▶ Task instructions
Starting at the top of the entries below, set down each line exactly as written, and stop after the line containing "simple dual-port RAM".

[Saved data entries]
<file path="config.mk">
export PLATFORM = sky130hd
export DESIGN_NAME = sipm_ram
export DESIGN_NICKNAME = d
export VERILOG_FILES = /design/src/rtl/sipm_ram.sv
export SDC_FILE = /design/constraint.sdc
export NUM_CORES = 1
export LEC_CHECK = 0
export ABC_AREA = 1
export BUFFER_PORTS_ARGS = -buffer_cell sky130_fd_sc_hd__buf_4
export CAP_MARGIN = 20
export CORE_ASPECT_RATIO = 0.5
export CORE_MARGIN = 3
export CORE_UTILIZATION = 37
export DETAILED_ROUTE_END_ITERATION = 10
export GPL_ROUTABILITY_DRIVEN = 0
export PLACE_DENSITY = 0.61
export SLEW_MARGIN = 0
export SYNTH_ARGS = -nofsm -noshare
export SYNTH_HDL_FRONTEND = slang
export SYNTH_SLANG_ARGS = --single-unit
</file>
<file path="constraint.sdc">
create_clock -name clk -period 1.5 [get_ports clk]
set_input_delay 0.225 -clock clk [delete_from_list [all_inputs] [get_ports clk]]
set_output_delay 0.225 -clock clk [all_outputs]
set_load 0.01 [all_outputs]
</file>
<file path="src/rtl/sipm_ram.sv">
// ----------------------------------------------------------------------------
// sipm_ram: generic simple dual-port RAM
// One write port and one read port, read data registered.
// ----------------------------------------------------------------------------
`default_nettype none

module sipm_ram #(
  parameter int WIDTH = 8,
  parameter int DEPTH = 16
) (
  input  wire logic                                     clk,
  input  wire logic                                     we,
  input  wire logic [((DEPTH > 1) ? $clog2(DEPTH) : 1)-1:0] waddr,
  input  wire logic [WIDTH-1:0]                         wdata,
  input  wire logic [((DEPTH > 1) ? $clog2(DEPTH) : 1)-1:0] raddr,
  output logic      [WIDTH-1:0]                         rdata
);

  logic [WIDTH-1:0] mem [DEPTH];

  always_ff @(posedge clk) begin
    if (we) begin
      mem[waddr] <= wdata;
    end
    rdata <= mem[raddr];
  end

endmodule

`default_nettype wire

</file>
==> results of run 1 <==
-- worst reg2reg max path, cell delays in order, from the launching register on --
cell and delay (ns):
edfxtp_1 0.36, inv_1 0.06, nand2_1 0.04, nand3_1 0.10, nand3_1 0.16, nand3_1 0.16, nand2_1 0.06
-- routing by layer --
metal / vias up / GRT usage / share of wire
met5: - / 0 / 0
met2: 136 / 0.251 / 0.45
met3: 22 / 0.0414 / 0.071
li1: 1862 / - / -
met4: 0 / 0.0576 / 0.015
met1: 1862 / 0.225 / 0.46
-- cell type report --
cell class | instances | area, um2 | share of cell area
Inverter | 102 | 383 | 0.0553
Clock inverter | 11 | 194 | 0.0280
Multi-Input combinational cell | 289 | 1210 | 0.175
Sequential cell | 136 | 4000 | 0.578
Timing Repair Buffer | 50 | 425 | 0.0614
Clock buffer | 21 | 460 | 0.0665
Tap cell | 198 | 248 | 0.0358
-- cells in the mapped netlist --
cell        n
buf_2      13
nor2_1     17
inv_2       2
inv_1     100
buf_6       6
buf_4       4
edfxtp_1  128
buf_1       1
nand3_1    97
nand3b_1    2
dfxtp_1     8
nand2_1   173
-- sequential cells by signal, indices dropped and copies added, names as in the netlist --
signal and flops:
mem 128, rdata 8
-- worst paths after layout --
check,startpoint,endpoint,slack (ns),depth (start not counted)
setup reg to reg,mem[7][0],rdata[0],0.46,6
setup / recovery,rdata[6],rdata[6],0.37,1
hold reg to reg,mem[2][6],rdata[6],0.67,6
hold / removal,wdata[4],mem[1][4],0.15,1
-- metrics by stage --
| step | setup slack (ns) | hold WS (ns) |
|---|---|---|
| 2_1_floorplan | 0.324 | 0.324 |
| 3_3_place_gp | 0.195 | 0.568 |
| 3_5_place_dp | 0.200 | 0.560 |
| 4_1_cts | 0.346 | 0.128 |
| 5_1_grt | 0.335 | 0.141 |
| 6_report | 0.368 | 0.146 |
-- logic make-up (layout without fill, tap and decap cells) --
logic type,Yosys count,in the layout,share of synthesized area
flip-flops,136,136,0.694
buffers and inverters,126,184,0.0952
AND/OR/NAND/NOR,289,289,0.210
-- where the power goes --
part	switching, mW	internal [mW]	total, mW
clock network	1.55	3.04	4.60
registers	0.0265	4.25	4.27
logic	0.382	0.195	0.577
total	1.96	7.49	9.45
==> flow_summary.json, run 1 <==
{
  "outcome": "finished clean",
  "coreArea_um2": 14900,
  "synthesis.area_um2": 5770,
  "layout_commonest_cell": "nand2_1",
  "cellLeakagePower_nw": 3.00,
  "ctsHoldBuffers": 0,
  "synth_top_area_share": 0.667,
  "path_delay_family": "flip-flops",
  "yosysSeqAreaShare": 0.694,
  "syn2layout_area_growth_pct": 20.1,
  "dieHeight_um": 94.3,
  "path_buf_inv": 1,
  "first_iter_violations": 298,
  "start_util": 0.388,
  "cts_tree": "yes",
  "p_per_area_nw_per_um2": 1360,
  "finalNonFillerCells": 807,
  "cp_max_fo": 1,
  "synth_seq_cells": 136,
  "grt_antenna_before_repair": 0,
  "syn_area_per_cell_um2": 10.5,
  "cp-start-kind": "register",
  "peakVddDrop_mv": 0.924,
  "worstPathRequired_ns": 1.27,
  "min_period_ns": 1.13,
  "wl_per_cell_um": 16.4,
  "setup_viol": 0,
  "final_area_um2": 6930,
  "crit_path_cell_trace": "buf_4",
  "tightestPinTransition_ns": 0.307,
  "dpl_cell_area_um2": 6270,
  "critPathSlowestCell": "dfxtp_1",
  "hold_violations": 0,
  "clk_latency_ns": 0.42,
  "ctsResizeCount": 0,
  "vias": 3882,
  "synth_cell_types": 12,
  "final_antenna_net_count": 0,
  "die_w_um": 183,
  "avgViaCountPerCell": 4.81,
  "cap_viol_max_count": 0,
  "finalCritPeriodShare": 0.755,
  "clock-sinks": 136,
  "root_buffer": "clkbuf_16",
  "drive_above_1_share": 0.135,
  "grt_pass1_vias": 3667,
  "hold_class": "input pin to register",
  "utilization": 0.466,
  "maxSlewViolCount": 0,
  "h-tree-depth": 4,
  "dr.pass1.iters": 5,
  "n_antenna_cell": 0,
  "critical_path_class": "register to primary output",
  "n_fill_cell": 1325,
  "slew_headroom": 0.795,
  "skew_ns": 0.00561,
  "yosys_warnings": 0,
  "grt_max_degree": 65,
  "endpoint_kind": "primary output",
  "synth_area_leaders": "edfxtp_1 (67%), nand2_1 (11%), nand3_1 (8.4%)",
  "layout.nets": 614,
  "cts_buffers": 17,
  "fmax_mhz": 883,
  "die_area_um2": 17200,
  "ios": 26,
  "dp_hpwl_um": 8120,
  "drc": 0,
  "grt_pass1_wl_um": 20600,
  "yosysTopAreaCell": "edfxtp_1",
  "mostFrequentLayoutCells": "nand2_1 (173), edfxtp_1 (128), inv_1 (100)",
  "cts_setup_buffers": 0,
  "placed_cells": 775,
  "fin_tns_setup_ns": 0,
  "synthesis.nets": 569,
  "total_power_mw": 9.45,
  "grt_util_all_layers": 0.163,
  "syn_inst": 551,
  "grt_overflow_total": 0,
  "arrival_ns": 0.91,
  "drt-total-wl_um": 13200,
  "rows": 31,
  "clk_path_buf_depth": 2,
  "crit_path_max_incr_delay_ns": 0.36,
  "cts.clk_slew.worst_paths_ns": 0.06,
  "rsz0062_at_grt": "false",
  "place.port_buffers": 25
}
Power figures use the tool's default switching activity.
==> run 2, diff against run 1 <==
==> constraint.sdc (replaced) <==
create_clock -name clk -period 1.05 [get_ports clk]
set_input_delay 0.1575 -clock clk [delete_from_list [all_inputs] [get_ports clk]]
set_output_delay 0.1575 -clock clk [all_outputs]
set_load 0.01 [all_outputs]
==> run 2 against run 1 <==
Compared with the run above:
- core utilization is 1.1 points higher
- non-clock buffer count increased by 10
- count of clock-buffer cells in the layout is 1 lower
- largest cell class unchanged
- via count shrank 1.2%
- wire length is 0.18% higher
- critical endpoint unchanged
- highest routed layer unchanged
==> flow_summary.json, run 2 (synthesis gave the netlist of run 1 again) <==
{
  "dr.pass1.iters": 5,
  "wl_per_cell_um": 16.2,
  "p_sw_mw": 2.66,
  "clock_power_share": 0.450,
  "clk_path_buf_depth": 2,
  "ctsResizeCount": 4,
  "hold_class": "input pin to register",
  "finalCritPeriodShare": 0.980,
  "dpl_cell_area_um2": 6500,
  "grt_overflow_total": 0,
  "h-tree-depth": 4,
  "hold-path-endpoint": "mem[15][2]",
  "avgViaCountPerCell": 4.70,
  "reg.largest.list": "mem x128, rdata x8",
  "layout_commonest_cell": "nand2_1",
  "tightestPinTransition_ns": 0.356,
  "mostFrequentLayoutCells": "nand2_1 (173), edfxtp_1 (128), inv_1 (100)",
  "hold_violations": 0,
  "crit_path_cell_trace": "buf_4",
  "drc": 0,
  "swShare": 0.209,
  "syn2layout_area_growth_pct": 23.0,
  "min_period_ns": 1.03,
  "rsz0062_at_grt": "false",
  "reg2regPathDepth": 6,
  "layout.nets": 624,
  "clk_latency_ns": 0.41,
  "grt_antenna_before_repair": 0,
  "multi_input_area_um2": 1240,
  "dp_hpwl_um": 8300,
  "p_per_area_nw_per_um2": 1800,
  "r2r_start": "mem[9][3]",
  "final_antenna_net_count": 0,
  "first_iter_violations": 410,
  "coreArea_um2": 14900,
  "grt_max_degree": 44,
  "ios": 26,
  "root_buffer": "clkbuf_16",
  "critPathSlowestCell": "dfxtp_2",
  "path_buf_inv": 1,
  "pwr-share-comb": 0.071,
  "setup_viol": 0,
  "grt_util_all_layers": 0.164,
  "die_w_um": 183,
  "endpoint_kind": "primary output",
  "peakVddDrop_mv": 1.02,
  "start_util": 0.388,
  "cts_tree": "yes",
  "drt-total-wl_um": 13300,
  "min-delay-start": "wdata[2]",
  "seq_area_um2": 4010,
  "cts_setup_buffers": 0,
  "cp-start-kind": "register",
  "rows": 31,
  "cts_buffers": 17,
  "die_area_um2": 17200,
  "place.port_buffers": 25,
  "n_antenna_cell": 0,
  "p_seq_frac": 0.480,
  "top_register": "mem",
  "drive_above_1_share": 0.162,
  "worstPathRequired_ns": 0.89,
  "cp_max_fo": 1,
  "total_power_mw": 12.8,
  "path_delay_family": "flip-flops",
  "n_fill_cell": 1326,
  "hold_depth": 1,
  "cap_viol_max_count": 0,
  "postLayoutSetupSlackWorst_ns": 0.0213,
  "finalNonFillerCells": 817,
  "arrival_ns": 0.87,
  "cts.clk_slew.worst_paths_ns": 0.06,
  "critical_path_class": "register to primary output",
  "grt_pass1_vias": 3648,
  "outcome": "finished clean",
  "fmax_mhz": 972,
  "clock-sinks": 136,
  "regToRegEndpoint": "rdata[3]",
  "ctsHoldBuffers": 0,
  "grt_pass1_wl_um": 20700,
  "slew_headroom": 0.763,
  "intPower_mw": 10.1,
  "dieHeight_um": 94.3,
  "maxSlewViolCount": 0,
  "cellLeakagePower_nw": 3.06,
  "skew_ns": 0.00540,
  "final_area_um2": 7090,
  "vias": 3836,
  "r2r_slack_ns": 0.06,
  "post-place-ws_ns": -0.200,
  "placed_cells": 785,
  "largest_reg_flops": 128,
  "crit_path_max_incr_delay_ns": 0.33
}
-- run 2: changes by cell type in the layout (fill, tap and decap cells not counted), sizes merged --
cell / previous run / this run
clkinv: 4 / 8
clkbuf: 21 / 20
inv: 103 / 102
buf: 50 / 60
bufinv: 5 / 3
-- run 2: stage by stage --
stage,hold slack [ns],setup TNS (ns),utilization
6_report,0.0831,0,0.477
5_1_grt,0.0912,0,0.477
4_1_cts,0.0779,0,0.476
3_5_place_dp,0.496,-12.95,0.437
3_3_place_gp,0.501,-11.83,0.437
2_1_floorplan,0.256,-4.98,-
-- run 2: worst max-delay path by stage --
stage | from | end | slack (ns) | depth (start not counted)
after floorplan | waddr[2] | mem[11][0] | -0.06 | 2
after global placement | raddr[0] | rdata[6] | -0.18 | 9
after detailed placement | raddr[0] | rdata[1] | -0.20 | 9
after CTS | rdata[0] | rdata[0] | 0.006 | 1
after global routing | rdata[7] | rdata[7] | 0.00004 | 1
final | rdata[6] | rdata[6] | 0.02 | 1
-- run 2: final cells by class --
| class | instances | area share |
|---|---|---|
| clock buffer | 20 | 0.0616 |
| clock inverter | 12 | 0.0187 |
| inverter | 102 | 0.0540 |
| multi-input combinational | 289 | 0.175 |
| sequential | 136 | 0.565 |
| tap | 198 | 0.0349 |
| timing repair buffer | 60 | 0.0905 |
-- run 2: power by group through the flow --
stage / Sequential [mW] / Combinational (mW) / Clock [mW]
floorplan: 6.23 / 0.432 / 0
global placement: 6.23 / 0.890 / 0
detailed placement: 6.23 / 0.901 / 0
CTS: 6.12 / 0.905 / 5.81
global route: 6.13 / 0.997 / 6.06
finish: 6.12 / 0.905 / 5.74
-- run 2: layer usage --
layer	track usage	wire, um
met5	0	0
met4	0.0595	209
met3	0.0282	705
met2	0.257	6070
met1	0.230	6270
==> run 3, diff against run 2 <==
--- a/config.mk
+++ b/config.mk
@@ -14,6 +14,7 @@
 export DETAILED_ROUTE_END_ITERATION = 10
 export GPL_ROUTABILITY_DRIVEN = 0
 export PLACE_DENSITY = 0.61
+export REMOVE_ABC_BUFFERS = 1
 export SLEW_MARGIN = 0
 export SYNTH_ARGS = -nofsm -noshare
 export SYNTH_HDL_FRONTEND = slang
==> constraint.sdc (replaced) <==
create_clock -name clk -period 1.2 [get_ports clk]
set_input_delay 0.18 -clock clk [delete_from_list [all_inputs] [get_ports clk]]
set_output_delay 0.18 -clock clk [all_outputs]
set_load 0.01 [all_outputs]
==> run 3 against run 2 <==
Compared with the run above:
- sequential power is 13% lower
- sequential share of layout area is 0.65 points higher
- flip-flop and latch count stayed put
- total power is 10% lower
- global-route usage is 0.24 points lower
- clock power is 6.4% lower
- non-clock buffer count is 1 lower
- first-iteration DRC count is 5.1% lower
- largest power group is now the clock network
==> flow_summary.json, run 3 (synthesis gave the netlist of run 1 again) <==
{
  "cts.clk_slew.worst_paths_ns": 0.06,
  "grt_antenna_before_repair": 0,
  "cts_tree": "yes",
  "clock-sinks": 136,
  "crit_path_cell_trace": "buf_4",
  "final_area_um2": 7000,
  "rsz0062_at_grt": "false",
  "p_per_area_nw_per_um2": 1640,
  "grt_overflow_total": 0,
  "clk_latency_ns": 0.42,
  "peakVddDrop_mv": 1.36,
  "dp_hpwl_um": 8220,
  "fin_tns_setup_ns": 0,
  "avgViaCountPerCell": 4.72,
  "die_w_um": 183,
  "critPathSlowestCell": "dfxtp_1",
  "grt_pass1_vias": 3635,
  "reg.largest.list": "mem x128, rdata x8",
  "coreArea_um2": 14900,
  "finalCritPeriodShare": 0.898,
  "drive_above_1_share": 0.144,
  "grt_pass1_wl_um": 20400,
  "drc": 0,
  "crit_path_max_incr_delay_ns": 0.35,
  "rows": 31,
  "utilization": 0.471,
  "setup_viol": 0,
  "top_register": "mem",
  "die_area_um2": 17200,
  "whs_ns": 0.0865,
  "ios": 26,
  "grt_max_degree": 33,
  "maxSlewViolCount": 0,
  "tightestPinTransition_ns": 0.325,
  "p_sw_mw": 2.43,
  "clock_power_share": 0.468,
  "path_buf_inv": 1,
  "n_antenna_cell": 0,
  "clk_path_buf_depth": 2,
  "root_buffer": "clkbuf_16",
  "p_seq_frac": 0.466,
  "dieHeight_um": 94.3,
  "pwr-share-comb": 0.066,
  "critical_path_class": "register to primary output",
  "hold_violations": 0,
  "wl_per_cell_um": 16.0,
  "path_delay_family": "flip-flops",
  "cp_max_fo": 1,
  "cellLeakagePower_nw": 3.04,
  "start_util": 0.388,
  "first_iter_violations": 389,
  "worstPathRequired_ns": 1.02,
  "endpoint_kind": "primary output",
  "final_antenna_net_count": 0,
  "cts_buffers": 17,
  "drt-total-wl_um": 13000,
  "dr.pass1.iters": 5,
  "h-tree-depth": 4,
  "dpl_cell_area_um2": 6390,
  "swShare": 0.212,
  "cap_viol_max_count": 0,
  "syn2layout_area_growth_pct": 21.4,
  "hold_class": "input pin to register",
  "intPower_mw": 9.04,
  "place.port_buffers": 25,
  "layout.nets": 623,
  "largest_reg_flops": 128,
  "cp-start-kind": "register",
  "arrival_ns": 0.90,
  "fmax_mhz": 928,
  "slew_headroom": 0.783,
  "outcome": "finished clean",
  "grt_util_all_layers": 0.161,
  "skew_ns": 0.00828,
  "min_period_ns": 1.08,
  "layout_commonest_cell": "nand2_1",
  "mostFrequentLayoutCells": "nand2_1 (173), edfxtp_1 (128), inv_1 (100)",
  "cts_setup_buffers": 0,
  "vias": 3850,
  "ctsResizeCount": 0,
  "ctsHoldBuffers": 0
}
[run 3: cell count changes in the layout (fill, tap and decap cells not counted), moves of 3 or more]
cell     before  now
buf_12       15    8
buf_4        44   51
dfxtp_1       3    8
nand3_2       3    0
nor2_1       12   17
dfxtp_2       5    0
nor2_2        5    0
nand3_1      94   97
[run 3: path summary, 6_finish.rpt]
| kind | from | to | slack [ns] | cells past startpoint |
|---|---|---|---|---|
| min | wdata[2] | mem[1][2] | 0.09 | 1 |
| min reg2reg | mem[11][7] | rdata[7] | 0.66 | 6 |
| max reg2reg | mem[6][0] | rdata[0] | 0.18 | 6 |
| max | rdata[3] | rdata[3] | 0.12 | 1 |
[run 3: final cells by class]
class | instances | area [um2]
timing repair buffer | 59 | 543
inverter | 102 | 383
clock buffer | 18 | 429
sequential | 136 | 4000
multi-input combinational | 289 | 1210
fill | 1337 | 7850
clock inverter | 14 | 181
tap | 198 | 248
[run 3: routing by layer]
metal	wire length (um)	share of wire	vias to the layer above	global-route usage
li1	-	-	1884	-
met1	5690	0.44	1826	0.214
met2	6170	0.47	125	0.259
met3	975	0.075	15	0.0398
met4	196	0.015	0	0.0570
met5	0	0	-	0
[run 3: metrics by stage]
stage	total power [mW]	cells	setup WS [ns]
floorplan	5.74	527	0.0395
CTS	11.5	816	0.0883
detailed placement	6.19	784	-0.0919
global route	11.8	816	0.0762
finish	11.5	816	0.123
global placement	6.18	784	-0.0908
[run 3: power groups by stage]
stage | Sequential [mW] | Clock (mW) | Combinational [mW]
after floorplan | 5.45 | 0 | 0.287
after global placement | 5.44 | 0 | 0.743
after detailed placement | 5.44 | 0 | 0.749
after CTS | 5.34 | 5.43 | 0.755
after global routing | 5.35 | 5.65 | 0.831
final | 5.34 | 5.37 | 0.752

▶ Worked solution
<file path="config.mk">
export PLATFORM = sky130hd
export DESIGN_NAME = sipm_ram
export DESIGN_NICKNAME = d
export VERILOG_FILES = /design/src/rtl/sipm_ram.sv
export SDC_FILE = /design/constraint.sdc
export NUM_CORES = 1
export LEC_CHECK = 0
export ABC_AREA = 1
export BUFFER_PORTS_ARGS = -buffer_cell sky130_fd_sc_hd__buf_4
export CAP_MARGIN = 20
export CORE_ASPECT_RATIO = 0.5
export CORE_MARGIN = 3
export CORE_UTILIZATION = 37
export DETAILED_ROUTE_END_ITERATION = 10
export GPL_ROUTABILITY_DRIVEN = 0
export PLACE_DENSITY = 0.61
export SLEW_MARGIN = 0
export SYNTH_ARGS = -nofsm -noshare
export SYNTH_HDL_FRONTEND = slang
export SYNTH_SLANG_ARGS = --single-unit
</file>
<file path="constraint.sdc">
create_clock -name clk -period 1.5 [get_ports clk]
set_input_delay 0.225 -clock clk [delete_from_list [all_inputs] [get_ports clk]]
set_output_delay 0.225 -clock clk [all_outputs]
set_load 0.01 [all_outputs]
</file>
<file path="src/rtl/sipm_ram.sv">
// ----------------------------------------------------------------------------
// sipm_ram: generic simple dual-port RAM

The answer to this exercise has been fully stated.